* **What is required**
Among the records that follow, how many lines contain the word "zero"? Give the number and no other words.

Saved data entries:
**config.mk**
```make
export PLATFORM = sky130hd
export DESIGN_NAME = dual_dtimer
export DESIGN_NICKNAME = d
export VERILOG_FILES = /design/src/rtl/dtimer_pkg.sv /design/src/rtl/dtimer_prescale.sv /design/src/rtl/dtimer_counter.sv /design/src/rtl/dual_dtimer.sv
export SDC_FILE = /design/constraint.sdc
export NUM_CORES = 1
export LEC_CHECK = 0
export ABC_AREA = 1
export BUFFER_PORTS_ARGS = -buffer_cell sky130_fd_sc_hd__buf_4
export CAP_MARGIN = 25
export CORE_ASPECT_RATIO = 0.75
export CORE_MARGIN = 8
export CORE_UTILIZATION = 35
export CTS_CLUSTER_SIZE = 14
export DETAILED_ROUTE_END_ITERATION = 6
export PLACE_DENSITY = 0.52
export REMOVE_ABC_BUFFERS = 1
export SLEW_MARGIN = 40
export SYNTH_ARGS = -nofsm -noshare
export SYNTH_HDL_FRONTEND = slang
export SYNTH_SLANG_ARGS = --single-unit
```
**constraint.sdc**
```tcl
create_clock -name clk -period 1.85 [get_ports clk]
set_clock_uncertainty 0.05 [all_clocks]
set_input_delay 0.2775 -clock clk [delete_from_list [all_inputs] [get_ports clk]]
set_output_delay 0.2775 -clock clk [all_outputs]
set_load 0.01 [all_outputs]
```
* * *
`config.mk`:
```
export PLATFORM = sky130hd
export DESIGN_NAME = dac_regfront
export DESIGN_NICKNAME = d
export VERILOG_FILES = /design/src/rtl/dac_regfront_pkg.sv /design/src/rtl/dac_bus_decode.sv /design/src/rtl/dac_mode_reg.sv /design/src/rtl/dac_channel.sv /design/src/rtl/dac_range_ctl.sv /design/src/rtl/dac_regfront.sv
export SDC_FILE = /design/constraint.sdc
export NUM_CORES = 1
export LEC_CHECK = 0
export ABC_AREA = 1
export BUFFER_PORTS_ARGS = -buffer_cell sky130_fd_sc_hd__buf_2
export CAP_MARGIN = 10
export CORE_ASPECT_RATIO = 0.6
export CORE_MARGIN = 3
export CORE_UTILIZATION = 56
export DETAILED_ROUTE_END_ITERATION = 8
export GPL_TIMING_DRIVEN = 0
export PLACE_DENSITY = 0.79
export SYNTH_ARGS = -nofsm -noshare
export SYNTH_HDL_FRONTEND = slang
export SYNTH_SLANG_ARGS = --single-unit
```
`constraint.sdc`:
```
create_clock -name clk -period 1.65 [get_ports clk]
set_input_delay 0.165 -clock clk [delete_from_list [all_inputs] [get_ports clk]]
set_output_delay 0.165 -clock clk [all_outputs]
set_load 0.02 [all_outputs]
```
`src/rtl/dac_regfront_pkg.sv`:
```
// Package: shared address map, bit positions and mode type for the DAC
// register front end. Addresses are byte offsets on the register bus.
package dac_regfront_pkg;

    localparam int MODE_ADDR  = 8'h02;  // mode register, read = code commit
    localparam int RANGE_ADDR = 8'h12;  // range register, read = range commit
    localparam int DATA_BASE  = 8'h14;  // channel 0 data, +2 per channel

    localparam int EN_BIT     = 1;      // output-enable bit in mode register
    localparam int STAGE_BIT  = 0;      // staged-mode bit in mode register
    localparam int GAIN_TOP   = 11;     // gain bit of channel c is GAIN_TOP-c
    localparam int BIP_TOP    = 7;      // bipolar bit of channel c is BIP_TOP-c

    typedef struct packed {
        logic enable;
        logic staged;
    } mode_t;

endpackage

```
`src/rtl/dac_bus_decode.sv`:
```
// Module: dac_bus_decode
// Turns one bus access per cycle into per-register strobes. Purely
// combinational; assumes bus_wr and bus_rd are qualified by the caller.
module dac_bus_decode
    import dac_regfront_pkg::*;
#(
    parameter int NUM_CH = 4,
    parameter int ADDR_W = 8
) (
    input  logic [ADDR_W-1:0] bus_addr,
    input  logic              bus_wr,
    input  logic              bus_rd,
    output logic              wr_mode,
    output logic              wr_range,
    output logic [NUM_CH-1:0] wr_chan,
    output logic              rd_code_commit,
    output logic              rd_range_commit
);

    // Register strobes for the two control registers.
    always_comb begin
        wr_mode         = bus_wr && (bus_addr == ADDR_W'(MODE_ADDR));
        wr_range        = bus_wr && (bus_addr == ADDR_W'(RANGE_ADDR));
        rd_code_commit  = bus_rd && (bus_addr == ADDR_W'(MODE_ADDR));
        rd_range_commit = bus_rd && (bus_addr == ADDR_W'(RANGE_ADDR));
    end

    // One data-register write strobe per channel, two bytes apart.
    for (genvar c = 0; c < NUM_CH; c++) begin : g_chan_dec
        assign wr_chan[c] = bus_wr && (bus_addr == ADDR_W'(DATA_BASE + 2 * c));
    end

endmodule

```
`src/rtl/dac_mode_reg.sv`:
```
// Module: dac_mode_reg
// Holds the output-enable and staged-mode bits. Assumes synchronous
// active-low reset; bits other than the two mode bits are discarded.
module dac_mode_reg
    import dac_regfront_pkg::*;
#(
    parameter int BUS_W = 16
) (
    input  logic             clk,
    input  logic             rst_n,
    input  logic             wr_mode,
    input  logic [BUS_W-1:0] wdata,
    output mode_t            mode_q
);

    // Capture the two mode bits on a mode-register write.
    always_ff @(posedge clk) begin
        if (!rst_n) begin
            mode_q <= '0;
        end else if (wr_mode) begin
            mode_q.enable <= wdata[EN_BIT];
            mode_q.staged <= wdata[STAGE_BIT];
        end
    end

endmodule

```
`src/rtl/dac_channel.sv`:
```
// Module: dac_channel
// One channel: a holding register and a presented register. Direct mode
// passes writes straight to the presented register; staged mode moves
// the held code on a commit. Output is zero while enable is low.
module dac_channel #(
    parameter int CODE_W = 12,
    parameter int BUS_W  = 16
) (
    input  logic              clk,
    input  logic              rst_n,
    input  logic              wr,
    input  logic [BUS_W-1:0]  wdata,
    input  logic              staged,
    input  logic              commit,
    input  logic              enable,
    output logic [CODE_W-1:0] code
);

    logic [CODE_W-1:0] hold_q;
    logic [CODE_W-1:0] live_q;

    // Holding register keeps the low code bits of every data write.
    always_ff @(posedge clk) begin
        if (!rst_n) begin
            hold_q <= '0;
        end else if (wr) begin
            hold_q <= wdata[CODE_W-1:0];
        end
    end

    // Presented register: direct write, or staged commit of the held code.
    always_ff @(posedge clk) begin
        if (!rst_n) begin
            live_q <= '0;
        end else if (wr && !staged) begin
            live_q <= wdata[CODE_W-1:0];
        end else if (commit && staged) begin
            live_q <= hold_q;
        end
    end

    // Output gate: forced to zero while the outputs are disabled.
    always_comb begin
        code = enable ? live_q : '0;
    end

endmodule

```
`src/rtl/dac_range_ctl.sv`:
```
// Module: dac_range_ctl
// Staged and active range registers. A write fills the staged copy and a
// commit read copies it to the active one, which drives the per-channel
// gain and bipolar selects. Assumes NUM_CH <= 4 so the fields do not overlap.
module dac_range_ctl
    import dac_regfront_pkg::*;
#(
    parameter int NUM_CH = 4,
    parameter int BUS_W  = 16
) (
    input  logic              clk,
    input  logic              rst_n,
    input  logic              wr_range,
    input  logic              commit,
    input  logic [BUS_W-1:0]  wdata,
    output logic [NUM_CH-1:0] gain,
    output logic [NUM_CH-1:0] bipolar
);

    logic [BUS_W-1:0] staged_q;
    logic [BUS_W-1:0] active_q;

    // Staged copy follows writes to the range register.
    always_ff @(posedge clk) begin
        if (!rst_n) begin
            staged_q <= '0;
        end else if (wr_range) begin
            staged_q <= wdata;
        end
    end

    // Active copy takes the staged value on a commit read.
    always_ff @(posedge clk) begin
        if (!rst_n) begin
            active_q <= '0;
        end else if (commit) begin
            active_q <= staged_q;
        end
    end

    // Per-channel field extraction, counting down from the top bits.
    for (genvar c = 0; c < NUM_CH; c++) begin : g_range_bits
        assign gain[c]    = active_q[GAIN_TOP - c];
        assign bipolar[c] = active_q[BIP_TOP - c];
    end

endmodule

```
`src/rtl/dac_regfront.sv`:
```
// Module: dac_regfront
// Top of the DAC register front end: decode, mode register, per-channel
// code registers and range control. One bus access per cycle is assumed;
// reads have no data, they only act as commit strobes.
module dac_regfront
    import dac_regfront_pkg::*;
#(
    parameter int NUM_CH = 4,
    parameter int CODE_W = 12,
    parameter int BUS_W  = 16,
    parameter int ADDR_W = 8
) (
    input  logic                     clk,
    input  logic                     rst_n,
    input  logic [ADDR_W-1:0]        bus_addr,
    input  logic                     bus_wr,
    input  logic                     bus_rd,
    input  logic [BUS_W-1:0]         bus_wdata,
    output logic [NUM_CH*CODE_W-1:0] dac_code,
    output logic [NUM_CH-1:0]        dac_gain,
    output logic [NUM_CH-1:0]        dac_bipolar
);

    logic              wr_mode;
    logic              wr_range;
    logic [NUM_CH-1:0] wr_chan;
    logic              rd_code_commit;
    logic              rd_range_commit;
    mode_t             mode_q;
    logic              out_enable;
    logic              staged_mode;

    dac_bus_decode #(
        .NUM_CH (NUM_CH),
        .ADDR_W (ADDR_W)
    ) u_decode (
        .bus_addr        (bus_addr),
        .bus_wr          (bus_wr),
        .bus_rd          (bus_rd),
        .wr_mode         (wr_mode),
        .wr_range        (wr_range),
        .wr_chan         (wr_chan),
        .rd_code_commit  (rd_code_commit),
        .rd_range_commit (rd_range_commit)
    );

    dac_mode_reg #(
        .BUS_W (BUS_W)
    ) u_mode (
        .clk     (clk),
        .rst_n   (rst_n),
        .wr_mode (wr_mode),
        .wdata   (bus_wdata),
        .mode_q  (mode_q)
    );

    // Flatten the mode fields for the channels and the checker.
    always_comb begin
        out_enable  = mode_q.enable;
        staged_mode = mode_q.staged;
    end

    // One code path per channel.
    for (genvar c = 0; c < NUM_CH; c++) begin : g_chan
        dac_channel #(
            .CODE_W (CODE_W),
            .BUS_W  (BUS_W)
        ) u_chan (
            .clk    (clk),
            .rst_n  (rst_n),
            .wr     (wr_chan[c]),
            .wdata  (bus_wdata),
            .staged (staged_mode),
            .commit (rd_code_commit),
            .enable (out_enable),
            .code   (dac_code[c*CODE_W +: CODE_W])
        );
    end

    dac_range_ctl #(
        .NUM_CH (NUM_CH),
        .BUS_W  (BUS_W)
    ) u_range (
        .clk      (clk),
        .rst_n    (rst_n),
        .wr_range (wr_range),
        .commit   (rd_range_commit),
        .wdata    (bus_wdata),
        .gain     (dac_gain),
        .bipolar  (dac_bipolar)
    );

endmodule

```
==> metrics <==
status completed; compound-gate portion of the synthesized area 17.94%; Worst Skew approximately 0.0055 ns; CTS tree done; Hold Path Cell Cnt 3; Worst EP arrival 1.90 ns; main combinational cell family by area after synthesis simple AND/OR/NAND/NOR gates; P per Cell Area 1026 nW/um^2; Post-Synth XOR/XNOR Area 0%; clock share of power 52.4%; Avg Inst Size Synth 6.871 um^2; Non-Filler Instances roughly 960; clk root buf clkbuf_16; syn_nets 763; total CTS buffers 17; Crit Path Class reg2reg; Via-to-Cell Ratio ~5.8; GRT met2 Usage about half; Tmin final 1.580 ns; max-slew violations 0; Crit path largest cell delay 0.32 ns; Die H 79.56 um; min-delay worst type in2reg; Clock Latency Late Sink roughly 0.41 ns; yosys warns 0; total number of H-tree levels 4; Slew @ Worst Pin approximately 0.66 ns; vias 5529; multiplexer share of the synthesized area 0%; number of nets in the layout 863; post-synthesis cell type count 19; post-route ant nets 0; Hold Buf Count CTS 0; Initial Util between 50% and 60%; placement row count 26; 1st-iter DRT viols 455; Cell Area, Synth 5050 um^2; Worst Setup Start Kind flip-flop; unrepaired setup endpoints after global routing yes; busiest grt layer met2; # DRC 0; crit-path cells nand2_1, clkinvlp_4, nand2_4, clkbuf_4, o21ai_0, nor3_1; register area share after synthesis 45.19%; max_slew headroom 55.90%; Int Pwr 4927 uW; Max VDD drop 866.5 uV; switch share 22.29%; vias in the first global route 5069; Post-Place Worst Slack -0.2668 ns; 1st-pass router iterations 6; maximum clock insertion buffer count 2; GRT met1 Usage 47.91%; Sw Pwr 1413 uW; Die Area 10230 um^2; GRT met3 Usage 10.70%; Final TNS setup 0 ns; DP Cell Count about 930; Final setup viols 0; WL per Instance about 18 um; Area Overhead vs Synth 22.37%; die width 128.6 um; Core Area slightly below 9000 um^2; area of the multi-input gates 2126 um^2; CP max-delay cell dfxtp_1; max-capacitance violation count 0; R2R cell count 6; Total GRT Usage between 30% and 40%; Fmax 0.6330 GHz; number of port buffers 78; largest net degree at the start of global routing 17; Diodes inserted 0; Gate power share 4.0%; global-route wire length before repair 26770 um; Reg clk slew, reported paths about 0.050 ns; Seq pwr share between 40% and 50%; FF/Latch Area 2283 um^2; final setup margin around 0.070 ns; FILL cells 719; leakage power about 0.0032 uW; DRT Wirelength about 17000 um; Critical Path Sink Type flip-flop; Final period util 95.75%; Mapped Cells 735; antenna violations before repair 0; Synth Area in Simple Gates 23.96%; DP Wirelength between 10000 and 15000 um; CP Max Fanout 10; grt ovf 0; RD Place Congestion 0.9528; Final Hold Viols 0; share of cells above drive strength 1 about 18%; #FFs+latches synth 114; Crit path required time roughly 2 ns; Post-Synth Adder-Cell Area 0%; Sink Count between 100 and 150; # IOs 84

* **Answer space**
2